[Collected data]
* * * *

File: config.mk
export PLATFORM = sky130hd
export DESIGN_NAME = abn_encoder
export DESIGN_NICKNAME = d
export VERILOG_FILES = /design/src/abn_pkg.sv /design/src/abn_encoder.sv
export SDC_FILE = /design/constraint.sdc
export NUM_CORES = 1
export LEC_CHECK = 0
export BUFFER_PORTS_ARGS = -buffer_cell sky130_fd_sc_hd__buf_2
export CAP_MARGIN = 20
export CORE_MARGIN = 5
export CORE_UTILIZATION = 30
export CTS_BUF_LIST = sky130_fd_sc_hd__clkbuf_4 sky130_fd_sc_hd__clkbuf_8
export CTS_CLUSTER_SIZE = 28
export DETAILED_ROUTE_END_ITERATION = 6
export HOLD_SLACK_MARGIN = 0.02
export MAX_ROUTING_LAYER = met4
export SLEW_MARGIN = 20
export SYNTH_ARGS = -nofsm -noshare
export SYNTH_HDL_FRONTEND = slang
export SYNTH_SLANG_ARGS = --single-unit
File: constraint.sdc
create_clock -name clk_i -period 7.2 [get_ports clk_i]
set_input_delay 0.72 -clock clk_i [delete_from_list [all_inputs] [get_ports clk_i]]
set_output_delay 0.72 -clock clk_i [all_outputs]
set_load 0.02 [all_outputs]
File: src/abn_pkg.sv
// abn_pkg: register map, field positions and reset values of the encoder block
// assumes a 32-bit AXI4-Lite register bus, one aligned word per register
package abn_pkg;
	localparam logic [7:0] ADDR_MODE    = 8'h00;
	localparam logic [7:0] ADDR_POS     = 8'h04;
	localparam logic [7:0] ADDR_CONST   = 8'h08;
	localparam logic [7:0] ADDR_STATUS  = 8'h0c;
	localparam logic [7:0] ADDR_LATCH   = 8'h10;
	localparam logic [7:0] ADDR_IRQ     = 8'h14;
	localparam int BIT_POL_A       = 0;
	localparam int BIT_POL_B       = 1;
	localparam int BIT_POL_N       = 2;
	localparam int BIT_IGNORE_AB   = 3;
	localparam int BIT_CLR_CONT    = 4;
	localparam int BIT_CLR_ONCE    = 5;
	localparam int BIT_POS_EDGE    = 6;
	localparam int BIT_NEG_EDGE    = 7;
	localparam int BIT_CLR_ENC     = 8;
	localparam int BIT_LATCH_XACT  = 9;
	localparam int BIT_DECIMAL     = 10;
	localparam int BIT_INV_A       = 11;
	localparam int BIT_INV_B       = 12;
	localparam int MODE_BITS       = 13;
	localparam logic [12:0] MODE_RESET  = 13'h0000;
	localparam logic [31:0] CONST_RESET = 32'h0001_0000;
	localparam logic [31:0] POS_RESET   = 32'h0000_0000;
	localparam logic [31:0] LATCH_RESET = 32'h0000_0000;
	localparam logic [15:0] DEC_BASE   = 16'h2710;
	localparam logic [1:0] RESP_OKAY   = 2'b00;
	localparam logic [1:0] RESP_SLVERR = 2'b10;
endpackage

File: src/abn_encoder.sv
// abn_encoder: quadrature decoder with scaled position, index clear/latch
// assumes A/B/N already synchronous to clk_i and an AXI4-Lite master
//
// Summary of operation
// - continuous index mode clears or latches on every valid index event.
// - single-shot mode acts on next valid index, then disables itself.
// - index events optionally qualified by A and B levels.
// - both polarity flags set: index accepted only while A and B high.
// - clear position on index only when clear flag and a mode set.
// - each A or B edge adds or subtracts the scaling constant.
// - scaling constant is signed 16.16 fixed point.
// - binary mode negative constant is whole-word two's complement.
// - decimal mode low half holds ten-thousandths 0 to 9999.
// - negated constant reverses the counting direction.
// - accumulated position is readable at any time.
// - selectable active level for A, B and index inputs.
// - status event flag set when index clears or latches position.
// - each accepted index event copies position into latch register.
// - latch register is zero after reset, changed only by index.
// - reading the status flag clears it, even against a new event.
// - index-latch event shown on interrupt output.
`timescale 1ns/1ps
`default_nettype none
module abn_encoder
(
	input  wire logic        clk_i,          // 250 MHz clock
	input  wire logic        reset_i,        // sync reset, active high
	input  wire logic        enc_a_i,        // encoder channel A
	input  wire logic        enc_b_i,        // encoder channel B
	input  wire logic        enc_n_i,        // encoder index
	output logic             event_irq_o,    // index event pending
	input  wire logic [7:0]  s_axi_awaddr,   // write address
	input  wire logic        s_axi_awvalid,  // write address valid
	output logic             s_axi_awready,  // write address ready
	input  wire logic [31:0] s_axi_wdata,    // write data
	input  wire logic [3:0]  s_axi_wstrb,    // byte enables
	input  wire logic        s_axi_wvalid,   // write data valid
	output logic             s_axi_wready,   // write data ready
	output logic [1:0]       s_axi_bresp,    // write response
	output logic             s_axi_bvalid,   // write response valid
	input  wire logic        s_axi_bready,   // write response ready
	input  wire logic [7:0]  s_axi_araddr,   // read address
	input  wire logic        s_axi_arvalid,  // read address valid
	output logic             s_axi_arready,  // read address ready
	output logic [31:0]      s_axi_rdata,    // read data
	output logic [1:0]       s_axi_rresp,    // read response
	output logic             s_axi_rvalid,   // read data valid
	input  wire logic        s_axi_rready    // read data ready
);
	logic [12:0] mode;
	logic [31:0] enc_const;
	logic [31:0] enc_pos;
	logic [31:0] enc_latch;
	logic        ev_flag;
	logic        irq_en;
	logic        armed_once;
	logic [2:0]  pin_q;
	logic [2:0]  pin_d;
	logic        n_prev;
	logic [1:0]  ab_prev;
	logic [2:0]  warm;
	logic        a_l;
	logic        b_l;
	logic        n_l;
	logic        ab_edge;
	logic        dir_up;
	logic        n_edge;
	logic        qual_ok;
	logic        idx_event;
	logic [31:0] step;
	logic [31:0] next_pos;
	logic [15:0] frac_sum;
	logic [15:0] frac_dif;
	logic [15:0] int_add;
	logic        aw_held;
	logic        w_held;
	logic [7:0]  aw_addr;
	logic [31:0] w_data;
	logic [3:0]  w_strb;
	logic        do_write;
	logic        rd_take;
	logic        rd_status;

	function automatic logic [31:0] merge(input logic [31:0] old_v,
		input logic [31:0] new_v, input logic [3:0] be);
		logic [31:0] r;
		r = old_v;
		for (int i = 0; i < 4; i++)
			if (be[i])
				r[8*i +: 8] = new_v[8*i +: 8];
		return r;
	endfunction

	always_ff @(posedge clk_i)
	begin
		if (reset_i)
		begin
			pin_q <= 3'h0;
			pin_d <= 3'h0;
			n_prev <= 1'b0;
			ab_prev <= 2'h0;
			warm <= 3'h0;
		end
		else
		begin
			pin_q <= {enc_n_i, enc_b_i, enc_a_i};
			pin_d <= pin_q;
			n_prev <= n_l;
			ab_prev <= pin_d[1:0];
			// no edges until the pipeline holds real pin levels
			warm <= {warm[1:0], 1'b1};
		end
	end

	assign a_l = pin_d[0] ^ mode[abn_pkg::BIT_INV_A];
	assign b_l = pin_d[1] ^ mode[abn_pkg::BIT_INV_B];
	assign n_l = pin_d[2] ^ ~mode[abn_pkg::BIT_POL_N];

	assign ab_edge = warm[2] & (pin_d[1:0] != ab_prev);
	assign dir_up = a_l ^ (ab_prev[1] ^ mode[abn_pkg::BIT_INV_B]);

	assign qual_ok = mode[abn_pkg::BIT_IGNORE_AB]
		| ((a_l == mode[abn_pkg::BIT_POL_A])
		&& (b_l == mode[abn_pkg::BIT_POL_B]));
	assign n_edge = (mode[abn_pkg::BIT_POS_EDGE] & n_l & ~n_prev)
		| (mode[abn_pkg::BIT_NEG_EDGE] & ~n_l & n_prev)
		| (~mode[abn_pkg::BIT_POS_EDGE] & ~mode[abn_pkg::BIT_NEG_EDGE]
		& n_l & ~n_prev);
	assign idx_event = warm[2] & n_edge & qual_ok
		& (mode[abn_pkg::BIT_CLR_CONT] | armed_once);

	always_comb
	begin
		step = enc_const;
		int_add = enc_const[31:16];
		frac_sum = 16'h0000;
		frac_dif = 16'h0000;
		next_pos = enc_pos;
		if (mode[abn_pkg::BIT_DECIMAL])
		begin
			if (dir_up)
			begin
				frac_sum = enc_pos[15:0] + enc_const[15:0];
				if (frac_sum >= abn_pkg::DEC_BASE)
				begin
					frac_sum = frac_sum - abn_pkg::DEC_BASE;
					int_add = enc_const[31:16] + 16'h0001;
				end
				next_pos = {enc_pos[31:16] + int_add, frac_sum};
			end
			else
			begin
				frac_dif = enc_pos[15:0] - enc_const[15:0];
				if (enc_pos[15:0] < enc_const[15:0])
				begin
					frac_dif = frac_dif + abn_pkg::DEC_BASE;
					int_add = enc_const[31:16] + 16'h0001;
				end
				next_pos = {enc_pos[31:16] - int_add, frac_dif};
			end
		end
		else if (dir_up)
			next_pos = enc_pos + step;
		else
			next_pos = enc_pos - step;
	end

	always_ff @(posedge clk_i)
	begin
		if (reset_i)
			enc_pos <= abn_pkg::POS_RESET;
		else if (do_write && aw_addr == abn_pkg::ADDR_POS)
			enc_pos <= merge(enc_pos, w_data, w_strb);
		else if (idx_event && mode[abn_pkg::BIT_CLR_ENC])
			enc_pos <= abn_pkg::POS_RESET;
		else if (ab_edge)
			enc_pos <= next_pos;
	end

	always_ff @(posedge clk_i)
	begin
		if (reset_i)
			enc_latch <= abn_pkg::LATCH_RESET;
		else if (idx_event)
			enc_latch <= enc_pos;
	end

	always_ff @(posedge clk_i)
	begin
		if (reset_i)
			armed_once <= 1'b0;
		else if (do_write && aw_addr == abn_pkg::ADDR_MODE && w_strb[0])
			armed_once <= w_data[abn_pkg::BIT_CLR_ONCE];
		else if (idx_event)
			armed_once <= 1'b0;
	end

	always_ff @(posedge clk_i)
	begin
		if (reset_i)
			ev_flag <= 1'b0;
		else if (rd_take && rd_status)
			ev_flag <= 1'b0;
		else if (idx_event)
			ev_flag <= 1'b1;
	end

	assign event_irq_o = ev_flag & irq_en;

	always_ff @(posedge clk_i)
	begin
		if (reset_i)
		begin
			mode <= abn_pkg::MODE_RESET;
			enc_const <= abn_pkg::CONST_RESET;
			irq_en <= 1'b1;
		end
		else if (do_write)
		begin
			if (aw_addr == abn_pkg::ADDR_MODE)
				mode <= 13'(merge({19'h0, mode}, w_data, w_strb));
			if (aw_addr == abn_pkg::ADDR_CONST)
				enc_const <= merge(enc_const, w_data, w_strb);
			if (aw_addr == abn_pkg::ADDR_IRQ && w_strb[0])
				irq_en <= w_data[0];
		end
	end

	// axi write channel
	assign s_axi_awready = ~aw_held & ~s_axi_bvalid;
	assign s_axi_wready = ~w_held & ~s_axi_bvalid;
	assign do_write = aw_held & w_held & ~s_axi_bvalid;
	always_ff @(posedge clk_i)
	begin
		if (reset_i)
		begin
			aw_held <= 1'b0;
			w_held <= 1'b0;
			aw_addr <= 8'h00;
			w_data <= 32'h0000_0000;
			w_strb <= 4'h0;
			s_axi_bvalid <= 1'b0;
			s_axi_bresp <= abn_pkg::RESP_OKAY;
		end
		else
		begin
			if (s_axi_awvalid && s_axi_awready)
			begin
				aw_held <= 1'b1;
				aw_addr <= s_axi_awaddr;
			end
			if (s_axi_wvalid && s_axi_wready)
			begin
				w_held <= 1'b1;
				w_data <= s_axi_wdata;
				w_strb <= s_axi_wstrb;
			end
			if (do_write)
			begin
				aw_held <= 1'b0;
				w_held <= 1'b0;
				s_axi_bvalid <= 1'b1;
				s_axi_bresp <= (aw_addr == abn_pkg::ADDR_MODE
					|| aw_addr == abn_pkg::ADDR_POS
					|| aw_addr == abn_pkg::ADDR_CONST
					|| aw_addr == abn_pkg::ADDR_IRQ)
					? abn_pkg::RESP_OKAY : abn_pkg::RESP_SLVERR;
			end
			else if (s_axi_bready)
				s_axi_bvalid <= 1'b0;
		end
	end

	// axi read channel
	assign s_axi_arready = ~s_axi_rvalid;
	assign rd_take = s_axi_arvalid & s_axi_arready;
	assign rd_status = s_axi_araddr == abn_pkg::ADDR_STATUS;
	always_ff @(posedge clk_i)
	begin
		if (reset_i)
		begin
			s_axi_rvalid <= 1'b0;
			s_axi_rdata <= 32'h0000_0000;
			s_axi_rresp <= abn_pkg::RESP_OKAY;
		end
		else if (rd_take)
		begin
			s_axi_rvalid <= 1'b1;
			s_axi_rresp <= abn_pkg::RESP_OKAY;
			unique case (s_axi_araddr)
				abn_pkg::ADDR_MODE:
					s_axi_rdata <= {19'h0, mode[12:6], armed_once,
						mode[4:0]};
				abn_pkg::ADDR_POS:    s_axi_rdata <= enc_pos;
				abn_pkg::ADDR_CONST:  s_axi_rdata <= enc_const;
				abn_pkg::ADDR_STATUS: s_axi_rdata <= {31'h0, ev_flag};
				abn_pkg::ADDR_LATCH:  s_axi_rdata <= enc_latch;
				abn_pkg::ADDR_IRQ:    s_axi_rdata <= {31'h0, irq_en};
				default:
				begin
					s_axi_rdata <= 32'h0000_0000;
					s_axi_rresp <= abn_pkg::RESP_SLVERR;
				end
			endcase
		end
		else if (s_axi_rready)
			s_axi_rvalid <= 1'b0;
	end
endmodule
`default_nettype wire

==> reports/results.ini, run 1 <==
[outcome]
run_status = complete, no violations

[critical_path]
reg2reg_slack_ns = 0.67
worst-path-max-fanout = 9
r2r-end = enc_pos[31]
cpLargestDelayFamily = compound AO/OA/AOI/OAI gates
worst-path-stages = 29
reg2reg_depth = 29
cp-endpoint = enc_pos[31]
cp-startpoint = enc_const[1]
critPathCaptureType = flop
cpMostUsedCell = ha_1
worst-endpoint-required_ns = 7.69
start_kind = flop
worstReg2RegStart = enc_const[1]
slowest_delay_ns = 0.49
worstSetupPathType = flop to flop
cp.buffers_inverters = 2
cpMaxStageDelayCell = a2111oi_2
worstPathArrival_ns = 7.03

[detailed_routing]
first_pass_iters = 7
wl_um = 46200
drtIter0Drc = 1248
ant_nets = 0
vias_per_cell = 5.39
vias = 14000
routedWlPerCell_um = 17.7
drcViolationCount = 0

[placed_design]
pre_cts_ws_ns = 0.595
gp_congestion = 0.899
dp.final_hpwl_um = 34900
dpl-instance-area_um2 = 15800
io_buffers = 101

[min_path]
hp-class = input pin to flop
holdPathStages = 2

[clock_tree]
htree_levels = 1
cts_tree = yes
cts_inserted_buffers = 29
cts_sinks = 205
clockBufferDepth = 3
cts-root-buf = clkbuf_8
clkLatencyLatePin_ns = 0.57
clkSlewWorstSetupHoldPaths_ns = 0.07

[synthesis]
syn_inst = 1889
syn-cell-area_um2 = 14800
async_flop_share = 0
seq_area_frac_synth = 0.277
ys_warn_count = 0
synth-edff-count = 0
synth_largest_area_cell = dfxtp_1
syn_avg_cell_area_um2 = 7.86
synthFlopType = dfxtp_1
synth_top_area_share = 0.277
synth_area_leaders = dfxtp_1 (28%), ha_1 (7.3%), nor2_1 (6.3%)
synth.distinct_cells = 98
ys_ff_latch = 205

[floorplanning]
num_rows = 81
die_area_um2 = 54000
initial_core_util = 0.303
core_um2 = 49000
io_pins = 104
die_h_um = 232
die_x_um = 232

[grt]
grt.busiest_layer = met2
use_met3 = 0.0168
grt_max_degree = 83
grt_pass1_wl_um = 73700
use_met2 = 0.266
gr-usage-met1 = 0.240
grt_pass1_vias = 13500
grt_overflow = 0
grtUsageTotal = 0.170
grt_antenna_before_repair = 1

[final_layout]
syn_to_final_growth_pct = 10.8
fin_nets = 2076
final_area_um2 = 16400
drive_above_1_share = 0.115
fill_cells = 5251

[timing]
fin_ws_ns = 0.666
tightest_slew_ns = 1.02
fin_skew_ns = 0.0205
fin_crit_sh = 0.907
slew_violations = 0
tns_ns = 0
min_period_ns = 6.53
finalHoldViolations = 0
rsz0062_at_grt = no
fmax_mhz = 153
slew_headroom = 0.322
finalSetupViolCount = 0

[flow_run]
cap_violations = 0

[power]
p_leak_uw = 0.00711
ir_worst_vdd_v = 0.000162
p_per_area_nw_per_um2 = 180

==> logic make-up (layout without fill, tap and decap cells) <==
group,after synthesis,after routing,share of synthesized area
compound gates,506,506,0.229
flops,205,205,0.277
mux,98,98,0.0671
fa+ha+maj,90,90,0.0779
simple gates,670,670,0.209
other cells,1,3,0.000253
buf+inv,176,227,0.0560
xor+xnor,143,143,0.0844
==> layer usage <==
layer / part of all wire / up-vias
met3: 0.070 / 59
met4: 0.017 / 0
met1: 0.47 / 6658
li1: - / 6833
met2: 0.44 / 486
met5: 0 / -
==> flip-flops by register name (all words and copies together) (netlist names), 2 cells and up <==
signal and count:
w_strb 4, ab_prev 2, enc_latch 32, mode 12
warm 3, pin_d 3, aw_addr 8, enc_pos 32
enc_const 32, s_axi_rdata 32, pin_q 3, w_data 32
==> how the worst min path moves through the flow <==
stage / startpoint / endpoint / slack [ns]
after floorplan: pin_q[0] / pin_d[0] / 0.41
after global placement: pin_q[2] / pin_d[2] / 0.42
after detailed placement: warm[1] / warm[2] / 0.43
after CTS: s_axi_rready / s_axi_rvalid / 0.31
after global routing: s_axi_rready / s_axi_rvalid / 0.33
final: s_axi_rready / s_axi_rvalid / 0.34
==> what timing repair did <==
item,4_1_cts,5_1_grt
setup buffers,0,0
setup endpoints to repair,0,1
resized for setup,0,1
hold buffers,0,0
==> cells in the mapped netlist, drive strengths merged (7+ instances only) <==
cell type,n
nand2b,15
o21bai,9
o22ai,8
nand2,184
inv,60
a221oi,12
a222oi,34
nor3b,7
nand4,11
a22oi,13
mux2,12
xor2,43
a31oi,16
nand3,34
a21oi,185
clkbuf,96
nor2,251
o21ai,89
or2,7
o211ai,18
xnor2,100
o21a,14
and2,11
a2111oi,7
dfxtp,205
a211oi,18
nor4,13
and3,23
nor2b,31
mux2i,86
or3,14
ha,86
buf,18
a21o,17
nor3,45
o31ai,7
==> cells in the final DEF (no fill, tap or decap), drive strengths merged, types with 42 or more instances in the layout <==
cell and instances:
mux2i 86, clkbuf 42, ha 86, a21oi 185, xnor2 100, o21ai 89, buf 119, nor2 251
nor3 45, nand2 184, dfxtp 205, xor2 43, inv 60
==> through the flow <==
stage / util / instances / total power (uW) / hold WS [ns]
global placement: 0.322 / 2557 / 1900 / 0.419
CTS: 0.336 / 2605 / 2980 / 0.315
finish: 0.336 / 2606 / 2960 / 0.336
global route: 0.336 / 2606 / 3110 / 0.334
floorplan: - / 1890 / 1730 / 0.414
detailed placement: 0.322 / 2557 / 1910 / 0.432
==> power breakdown <==
part	total (uW)	internal (uW)	switching [uW]
clock	1060	621	443
sequential	1210	1170	46.0
combinational	684	271	413
==> cell type report <==
cell class / instances / area [um2] / area share
Multi-Input combinational cell: 1509 / 9960 / 0.606
Timing Repair Buffer: 119 / 647 / 0.0394
Tap cell: 664 / 831 / 0.0505
Sequential cell: 205 / 4100 / 0.250
Antenna cell: 1 / 2.50 / 0.000152
Clock inverter: 6 / 130 / 0.00792
Inverter: 60 / 225 / 0.0137
Clock buffer: 42 / 541 / 0.0329
Power figures use the tool's default switching activity.
==> run 2: changes to the inputs <==
CORE_UTILIZATION = 60   (was 30)
PLACE_DENSITY = 0.79   (was not set)
==> run 2 against run 1 <==
Wire length shrank 3.5%. Clock skew is essentially flat. Sequential share of layout area grew 0.48 points.
==> reports/results.ini, run 2 (synthesis results as in run 1) <==
[outcome]
run_status = complete, no violations

[floorplanning]
core_um2 = 24300
initial_core_util = 0.610
num_rows = 57
io_pins = 104
die_x_um = 167
die_area_um2 = 28000
die_h_um = 167

[timing]
whs_ns = 0.409
fmax_mhz = 151
slew_headroom = 0.355
fin_skew_ns = 0.0210
finalSetupViolCount = 0
tns_ns = 0
fin_crit_sh = 0.917
slew_violations = 0
min_period_ns = 6.60
rsz0062_at_grt = no
finalHoldViolations = 0
tightest_slew_ns = 0.966

[clock_tree]
clkSlewWorstSetupHoldPaths_ns = 0.07
clkLatencyLatePin_ns = 0.51
htree_levels = 2
cts.repair.resized = 0
hold_buffers = 0
clockBufferDepth = 3
cts_sinks = 205
cts-root-buf = clkbuf_8
cts_tree = yes
cts_inserted_buffers = 34
cts_setup_buffers = 0

[detailed_routing]
first_pass_iters = 6
routedWlPerCell_um = 19.6
drcViolationCount = 0
vias = 14400
ant_nets = 0
wl_um = 44600
drtIter0Drc = 1788
vias_per_cell = 6.30

[critical_path]
critPathCaptureType = flop
worst-endpoint-required_ns = 7.62
worstSetupPathType = flop to flop
cpMostUsedCell = ha_1
worst-path-max-fanout = 9
start_kind = flop
worstPathArrival_ns = 7.03
cpMaxStageDelayCell = a211oi_4
slowest_delay_ns = 0.48

[power]
seqPwrFrac = 0.392
switching_share = 0.304
p_leak_uw = 0.00718
p_per_area_nw_per_um2 = 193
switchingPower_uw = 946
power_frac_clock = 0.387
ir_worst_vdd_v = 0.000196
combPwrFrac = 0.221
p_int_uw = 2160

[placed_design]
gp_congestion = 0.982
dp.final_hpwl_um = 32900
dp_cells = 2217
io_buffers = 101

[final_layout]
final_core_util = 0.663
fin_nets = 2081
drive_above_1_share = 0.122
fin_cells = 2279
layout_common_cells = nor2_1 (248), dfxtp_1 (205), a21oi_1 (184)
final_common_cell = nor2_1
syn_to_final_growth_pct = 8.69
n_antenna_cell = 0
fill_cells = 2061

[grt]
grt_overflow = 0
grt_max_degree = 77
grtUsageTotal = 0.312
grt_pass1_wl_um = 70800
grt_antenna_before_repair = 0
grt_pass1_vias = 13300

[min_path]
hp-class = input pin to flop

[flow_run]
cap_violations = 0

-- run 2: cell types whose count changed in the layout (fill, tap and decap cells not counted), moves of 2 or more --
cell,previous run,this run
inv_6,0,2
clkbuf_8,36,45
nor2_4,2,0
nor2_2,1,3
clkbuf_4,6,10
-- run 2: path summary, 6_finish.rpt --
path / start / end / slack [ns] / cells past startpoint
worst max-delay path: enc_const[1] / enc_pos[31] / 0.60 / 29
worst min-delay path: s_axi_rready / s_axi_rvalid / 0.41 / 2
worst max register to register: enc_const[1] / enc_pos[31] / 0.60 / 29
worst min register to register: pin_q[1] / pin_d[1] / 0.43 / 1
-- run 2: layout make-up --
type	instances	area, um2	area share
Clock inverter	7	120	0.00745
Tap cell	324	405	0.0251
Inverter	60	225	0.0140
Multi-Input combinational cell	1509	9930	0.616
Sequential cell	205	4100	0.254
Clock buffer	55	694	0.0431
Timing Repair Buffer	119	647	0.0401
-- run 2: per-layer routing --
metal,global-route usage,routed length (um),vias to the layer above
li1,-,-,6868
met1,0.473,20700,6667
met2,0.428,17900,751
met3,0.0585,5170,72
met4,0.0745,808,0
met5,-,0,-
-- run 2: per-stage QoR --
stage / total power (uW) / area [um2] / worst slack, ns
2_1_floorplan: 1730 / 14800 / 1.34
3_3_place_gp: 1890 / 15300 / 0.906
3_5_place_dp: 1900 / 15300 / 0.701
4_1_cts: 3090 / 16100 / 0.633
5_1_grt: 3240 / 16100 / 0.0140
6_report: 3110 / 16100 / 0.598
-- run 2: worst max-delay path, delay by kind of cell, from the launching register on --
kind,cells,cell delay [ns]
AO/OA/AOI/OAI,12,2.96
AND/OR/NAND/NOR,8,1.16
adder cells (fa/ha/maj),3,0.90
XOR/XNOR,4,0.73
flip-flops,1,0.46
buffers and inverters,2,0.27
-- run 2: power by group through the flow --
stage | Combinational [uW] | Sequential, uW | Clock, uW
6_report | 688 | 1220 | 1200
5_1_grt | 751 | 1220 | 1270
4_1_cts | 671 | 1210 | 1210
3_5_place_dp | 663 | 1240 | 0
3_3_place_gp | 655 | 1240 | 0
2_1_floorplan | 508 | 1220 | 0
==> run 3: changes to the inputs <==
CORE_UTILIZATION = 46   (was 60)
PLACE_DENSITY = not set   (was 0.79)
==> run 3 against run 2 <==
Maximum frequency grew 2.4%. Flip-flop and latch count stayed put. First-iteration DRC count is 8.6% lower. The run now ends with design-rule violations left. Largest cell class unchanged. Design area rose by 0.85%. Clock skew rose by 0.0085 ns. Sequential power about the same. Total power shrank 0.29%. Clock power about the same. Worst hold slack worse by 0.032 ns.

* * * *

TASK TO COMPLETE - Check each line of the records above, and copy those that hold the word "instances".

WRITTEN ANSWER -
==> cells in the mapped netlist, drive strengths merged (7+ instances only) <==
==> cells in the final DEF (no fill, tap or decap), drive strengths merged, types with 42 or more instances in the layout <==
cell and instances:
stage / util / instances / total power (uW) / hold WS [ns]
cell class / instances / area [um2] / area share
type	instances	area, um2	area share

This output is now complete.